Passionnée, j’ai à cœur de défendre une nouvelle approche de la pratique analytique. En recherche perpétuelle, séance après séance, du geste à trouver avec et pour chacun, je me suis vite aperçue qu’il me serait impossible de me passer d’interroger les concepts légués par l’histoire, encore moins de me contenter d’appliquer des préceptes.
C’est pourquoi, quand on me demande si je suis lacanienne, freudienne ou jungienne, ou qu’on m’interroge sur l’école à laquelle je me réfère, je réponds que j’appartiens surtout à l’école buissonnière de cette nouvelle génération d’analystes qui ont la prétention de tenter leur propre synthèse.
Sans renier l’héritage, il me semble nécessaire d’oser le bousculer, en prenant au mot Lacan lui-même, quand il affirme que chaque psychanalyste a à « refonder la psychanalyse. ».
Car le cabinet peut, comme n’importe où, être un lieu où se tissent des relations d’emprise et de maltraitance sous des formes peu identifiées tant nous y sommes culturellement habitués, tant nous vivons dans une société qui ne sait imaginer les rapports humains autrement que dans la remise en jeu systématique de la compétition ou de la subordination.
Pour une pratique plus sensible, aux prises avec les problématiques de notre époque, je milite dans le sens d’une psychanalyse joyeusement subversive, affranchie de tout rapport de pouvoir, et donc, dépatriarcalisée.
Du reste, féminisme et psychanalyse ont tout à voir.
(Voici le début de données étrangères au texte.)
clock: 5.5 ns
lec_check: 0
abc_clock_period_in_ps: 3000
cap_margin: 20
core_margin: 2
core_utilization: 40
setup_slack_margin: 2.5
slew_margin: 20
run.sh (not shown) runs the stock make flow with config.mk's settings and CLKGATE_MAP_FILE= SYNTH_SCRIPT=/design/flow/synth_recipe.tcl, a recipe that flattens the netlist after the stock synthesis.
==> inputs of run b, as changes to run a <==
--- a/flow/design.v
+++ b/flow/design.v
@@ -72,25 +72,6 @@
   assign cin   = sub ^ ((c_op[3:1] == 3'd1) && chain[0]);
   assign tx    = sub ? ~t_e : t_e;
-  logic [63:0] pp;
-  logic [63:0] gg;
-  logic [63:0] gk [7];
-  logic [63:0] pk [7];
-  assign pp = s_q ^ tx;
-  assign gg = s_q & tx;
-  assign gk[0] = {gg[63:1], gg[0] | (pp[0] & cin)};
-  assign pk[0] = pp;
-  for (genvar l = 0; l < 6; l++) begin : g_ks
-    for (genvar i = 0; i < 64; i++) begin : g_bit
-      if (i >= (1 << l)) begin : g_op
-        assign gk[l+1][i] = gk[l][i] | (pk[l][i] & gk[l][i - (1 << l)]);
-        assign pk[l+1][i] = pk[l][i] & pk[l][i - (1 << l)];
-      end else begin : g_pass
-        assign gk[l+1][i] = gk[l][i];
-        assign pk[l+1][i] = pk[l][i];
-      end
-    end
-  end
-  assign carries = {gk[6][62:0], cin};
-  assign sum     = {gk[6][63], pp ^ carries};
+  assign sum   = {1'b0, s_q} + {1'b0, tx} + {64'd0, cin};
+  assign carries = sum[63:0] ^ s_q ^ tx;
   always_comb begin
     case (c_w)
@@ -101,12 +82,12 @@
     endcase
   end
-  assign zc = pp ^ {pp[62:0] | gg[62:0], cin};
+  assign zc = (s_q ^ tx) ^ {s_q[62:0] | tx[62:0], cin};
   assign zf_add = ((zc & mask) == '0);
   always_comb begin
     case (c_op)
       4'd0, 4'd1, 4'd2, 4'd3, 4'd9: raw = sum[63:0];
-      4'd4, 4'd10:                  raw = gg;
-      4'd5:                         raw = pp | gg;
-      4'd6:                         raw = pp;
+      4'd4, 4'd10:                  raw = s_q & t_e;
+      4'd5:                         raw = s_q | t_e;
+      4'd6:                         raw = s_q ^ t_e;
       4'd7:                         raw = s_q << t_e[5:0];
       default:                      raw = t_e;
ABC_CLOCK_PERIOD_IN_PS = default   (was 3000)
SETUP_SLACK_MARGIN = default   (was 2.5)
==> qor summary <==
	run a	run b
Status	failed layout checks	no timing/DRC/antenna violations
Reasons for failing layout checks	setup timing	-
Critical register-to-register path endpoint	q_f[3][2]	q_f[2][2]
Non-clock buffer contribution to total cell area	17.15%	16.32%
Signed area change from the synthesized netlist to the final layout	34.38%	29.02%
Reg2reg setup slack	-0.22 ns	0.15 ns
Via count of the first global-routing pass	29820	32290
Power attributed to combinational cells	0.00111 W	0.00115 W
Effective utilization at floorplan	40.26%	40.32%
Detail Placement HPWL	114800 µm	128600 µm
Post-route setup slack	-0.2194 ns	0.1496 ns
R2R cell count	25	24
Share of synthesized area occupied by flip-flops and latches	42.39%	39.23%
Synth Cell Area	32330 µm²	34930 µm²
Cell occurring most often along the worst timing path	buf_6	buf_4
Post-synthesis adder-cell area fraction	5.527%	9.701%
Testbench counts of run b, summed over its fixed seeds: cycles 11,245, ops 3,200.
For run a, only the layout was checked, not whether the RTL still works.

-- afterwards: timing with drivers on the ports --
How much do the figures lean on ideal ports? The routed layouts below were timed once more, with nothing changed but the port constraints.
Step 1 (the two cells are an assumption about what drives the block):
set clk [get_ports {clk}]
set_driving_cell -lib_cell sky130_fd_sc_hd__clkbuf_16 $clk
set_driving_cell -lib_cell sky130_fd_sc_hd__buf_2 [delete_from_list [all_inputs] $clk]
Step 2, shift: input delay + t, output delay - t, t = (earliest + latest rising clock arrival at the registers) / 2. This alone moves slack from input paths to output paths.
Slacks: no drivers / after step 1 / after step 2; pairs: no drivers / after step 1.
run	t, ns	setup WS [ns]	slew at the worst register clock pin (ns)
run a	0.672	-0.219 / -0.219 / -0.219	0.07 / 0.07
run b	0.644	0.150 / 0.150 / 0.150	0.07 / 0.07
Or, même si elle est, dès son mouvement initial, une tentative de s’en extraire, il s’agit pour moi d’examiner ce en quoi la psychanalyse n’a pas fini de s’émanciper du patriarcat qui l’a produite. Nous retrouvons là le paradoxe de toute naissance : elle a à se détacher de ce qui l’a faite. Elle a donc, dans sa pratique comme dans ses notions, à achever, comme n’importe quel autre champ, sa « dépatriarcalisation », quitte à ce que cet « achèvement » soit synonyme d’un remaniement profond de ces dernières, afin d’être en mesure d’articuler de nouveaux concepts psychanalytiques aux changements sociétaux qui transforment la culture et aux données scientifiques et anthropologiques dont nous disposons aujourd’hui.
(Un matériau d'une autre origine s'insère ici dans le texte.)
Background: an optimization exercise with open tools, aiming at small area and a short achievable clock period. Do not read the settings as production practice. The RTL was checked by simulation tests, not by an equivalence proof against the original design. The clock input has no modelled driver; a real chip could not lean on it and would need a root buffer or a full tree. Power is estimated from default activity; no workload was simulated.

## the reference run
// trace_monitor_top
module trace_monitor_top (
    input  wire logic                          clk,
    input  wire logic                          rst_n,
    input  wire logic [32-1:0]        pc,
    input  wire logic [32-1:0] instr,
    input  wire logic                          en,
    input  wire logic [3:0]                    ctrl_addr,
    input  wire logic [32-1:0]        ctrl_wdata,
    input  wire logic                          ctrl_write_enable,
    output logic                               tvalid,
    input  wire logic                          tready,
    output logic [(32 + 32 + 32)-1:0]       tdata,
    output logic                               tlast,
    output logic                               halt_cpu
);
Size: ~2800 cells after synthesis, about 1400 flip-flops, about 200 I/O pins, roughly 0.049 mm2 of cells after synthesis.
clock: 3.5 ns
lec_check: 0
abc_clock_period_in_ps: 1800
cap_margin: 20
core_margin: 2
core_utilization: 55
setup_slack_margin: 1.65
slew_margin: 20
standard.sh (not shown) runs the stock make flow with config.mk's settings and CLKGATE_MAP_FILE= SYNTH_SCRIPT=/design/flow/synth_recipe.tcl, a recipe that flattens the netlist after the stock synthesis.
==> flow/flow/run.sh <==
#!/bin/bash
# Standard ORFS layout (the standard.sh, standard synthesis unchanged),
# with two changes:
#  - the port buffers are plain buf cells instead of the delay-cell buffer
#    that buffer_ports picks by default;
#  - the clock tree is built by flow/mcts_hook.tcl (run as the CTS step's
#    PRE_CTS_TCL hook): four root buffers on the clock port, each driving
#    leaf buffers of at most 24 flip-flops; the rest of the CTS step (timing
#    repair, legalisation) runs as usual.
# ORFS writes each tool's log under orfs/logs/; make's output goes to
# flow_make.log here.
set -euo pipefail
here=$(pwd)
export BUFFER_PORTS_ARGS="-buffer_cell sky130_fd_sc_hd__buf_2"
export MCTS_TCL="$here/flow/mcts.tcl"
export PRE_CTS_TCL="$here/flow/mcts_hook.tcl"
bash standard.sh finish > flow_make.log 2>&1
Other scripts of this flow, unchanged in this note and not shown: flow/flow/mcts.tcl, flow/flow/mcts_hook.tcl
The final layout from the reference run, which completed every stage, passed the timing, design-rule and antenna checks at the end of the flow.
Source: an optimization exercise on an open RTL-to-GDS flow (aim: small area and a short achievable clock period). Production flows keep margins and buffers that such runs may drop.
Function was checked by simulation only, so behaviour that the tests miss may differ from the original.
Power and IR drop assume default switching activity.

run a:
// rv_core_top
module rv_core_top (
    input  logic        clk,
    input  logic        rst_n,
    input  logic        halt,
    output logic [31:0] imem_addr,
    input  logic [31:0] imem_data,
    output logic        dmem_read_wrn,
    output logic [15:0] dmem_addr,
    output logic [31:0] dmem_wdata,
    input  logic [31:0] dmem_rdata,
    output logic        instr_retired,
    output logic        breakpoint_fired,
    output logic        finish_exec
);
    localparam logic [2:0] C_NONE  = 3'b000;    
    localparam logic [2:0] C_OTHER = 3'b001;    
    localparam logic [2:0] C_FIN   = 3'b010;    
    localparam logic [2:0] C_BRK   = 3'b011;    
    localparam logic [2:0] C_REG   = 3'b100;
    localparam logic [2:0] C_IMM   = 3'b101;
    localparam logic [2:0] C_LOAD  = 3'b110;
    localparam logic [2:0] C_STORE = 3'b111;
    wire run = !halt;
    logic [31:2] pc;
    always_ff @(posedge clk or negedge rst_n) begin
        if (!rst_n) pc <= '0;
        else        pc <= pc + {29'd0, run};
    end
    assign imem_addr = {pc, 2'b00};
    logic [2:0] cls_f;
    always_comb begin
        case (imem_data[6:0])
            7'b011_0011: cls_f = C_REG;
            7'b001_0011: cls_f = C_IMM;
            7'b000_0011: cls_f = C_LOAD;
            7'b010_0011: cls_f = C_STORE;
            7'b111_0011: begin
                if (imem_data[14:12] == 3'b000 && imem_data[31:20] == 12'd1)      cls_f = C_BRK;
                else if (imem_data[14:12] == 3'b000 && imem_data[31:20] == 12'd0) cls_f = C_FIN;
                else                                                               cls_f = C_OTHER;
            end
            default:     cls_f = (imem_data == 32'd0) ? C_NONE : C_OTHER;
        endcase
    end
    logic [2:0]  cls_d;
    logic [31:7] ir;
    logic [31:1] s1oh, s2oh;
    always_ff @(posedge clk or negedge rst_n) begin
        if (!rst_n)   cls_d <= C_NONE;
        else if (run) cls_d <= cls_f;
    end
    always_ff @(posedge clk) begin
        if (run) begin
            ir  <= imem_data[31:7];
            for (int k = 1; k < 32; k++) begin
                s1oh[k] <= (imem_data[19:15] == k[4:0]);
                s2oh[k] <= (imem_data[24:20] == k[4:0]);
            end
        end
    end
    logic [31:0] regs [1:31];
    logic [255:0] rf_grp [4];
    logic [7:0]   s1_grp [4];
    logic [7:0]   s2_grp [4];
    logic [31:0]  rs1_n  [4];
  ...
Size in the first run: ~4200 cells after synthesis, roughly 150 I/O pins, roughly 60000 um^2 of cells after synthesis.
export LEC_CHECK = 0
export CAP_MARGIN = 20
export CORE_MARGIN = 2
export CORE_UTILIZATION = 48
export CTS_CLUSTER_DIAMETER = 80
export CTS_CLUSTER_SIZE = 24
export PLACE_DENSITY = 0.6
export SETUP_SLACK_MARGIN = 2.7
export SLEW_MARGIN = 20
export SYNTH_HIERARCHICAL = 1
export SYNTH_MINIMUM_KEEP_SIZE = 0
create_clock -name core_clock -period 5.0 [get_ports {clk}]
run.sh (not shown) runs the stock make flow with config.mk's settings and CLKGATE_MAP_FILE= SYNTH_SCRIPT=/design/flow/synth_recipe.tcl, a recipe that flattens the netlist after the stock synthesis.
The inputs of run b differ from those of run a as listed below.
Settings: changing PLACE_DENSITY from 0.6 to 0.65; changing CORE_UTILIZATION from 48 to 55; changing SETUP_SLACK_MARGIN from 2.7 to 2.6.
Results
- On run b: post-CTS resize count is 265 lower than what run a gave.
- The area of all sequential standard cells was comparable across run b and run a.
- Beginning of the critical path: dmem_read_wrn -> run a, s2oh[25] -> run b
- Between run b and run a, the clock network latency to the later pin of the worst-skew pair does not differ in any meaningful way.
- Per the comparison of run b with run a, switching part of the total down 0.17 points, cell count down 310, total power per unit cell area up 1.8%.
- Delta (run b minus run a): combinational cell fraction of total power shrank by 0.4 points; total power grew by 0.80%; worst path setup slack after routing shrank by 27 ps.
- Number of diodes for run b is higher than for run a.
Si la psychanalyse a à être perpétuellement questionnée, repensée, elle ne s’interroge pas seulement ni d’abord dans le dialogue incessant avec ses grands noms, mais au cœur de cette infinie difficulté où l’analyste se trouve de contenir sans contraindre, d’ouvrir sans lâcher, de proposer sans imposer, de se faire discret sans abandonner, d’encourager sans forcer.
La psychanalyse est avant tout une école de l’autonomie, un lieu de libération, et je comprends le cabinet comme un espace d’utopie ainsi qu’un laboratoire de la relation humaine où s’explore et se transforme la relation à l’Autre, au monde et à soi-même, jusqu’à ce que se dénouent les conflits internes qui oppressent le Sujet.
Loin des recettes toutes faites qui ne soulagent de rien, des promesses non tenues du « développement personnel » qui redouble d’injonctions au bien-être et encense la seule volonté consciente, ne faisant ainsi que reproduire les maltraitances auxquelles le fantasme de maîtrise conduit toujours, la psychanalyse fait aujourd’hui pour moi figure de résistance politique : elle invite à découvrir les puissances qui gisent dans le secret de ce que nous avons l’habitude culturelle de prendre pour nos plus grandes faiblesses.
Elle est une ambition, l’appel à une révolution dont on ne comprend pas toujours la teneur, qu’on ose à peine écouter au fond de soi, mais auquel on sent combien il est nécessaire de répondre.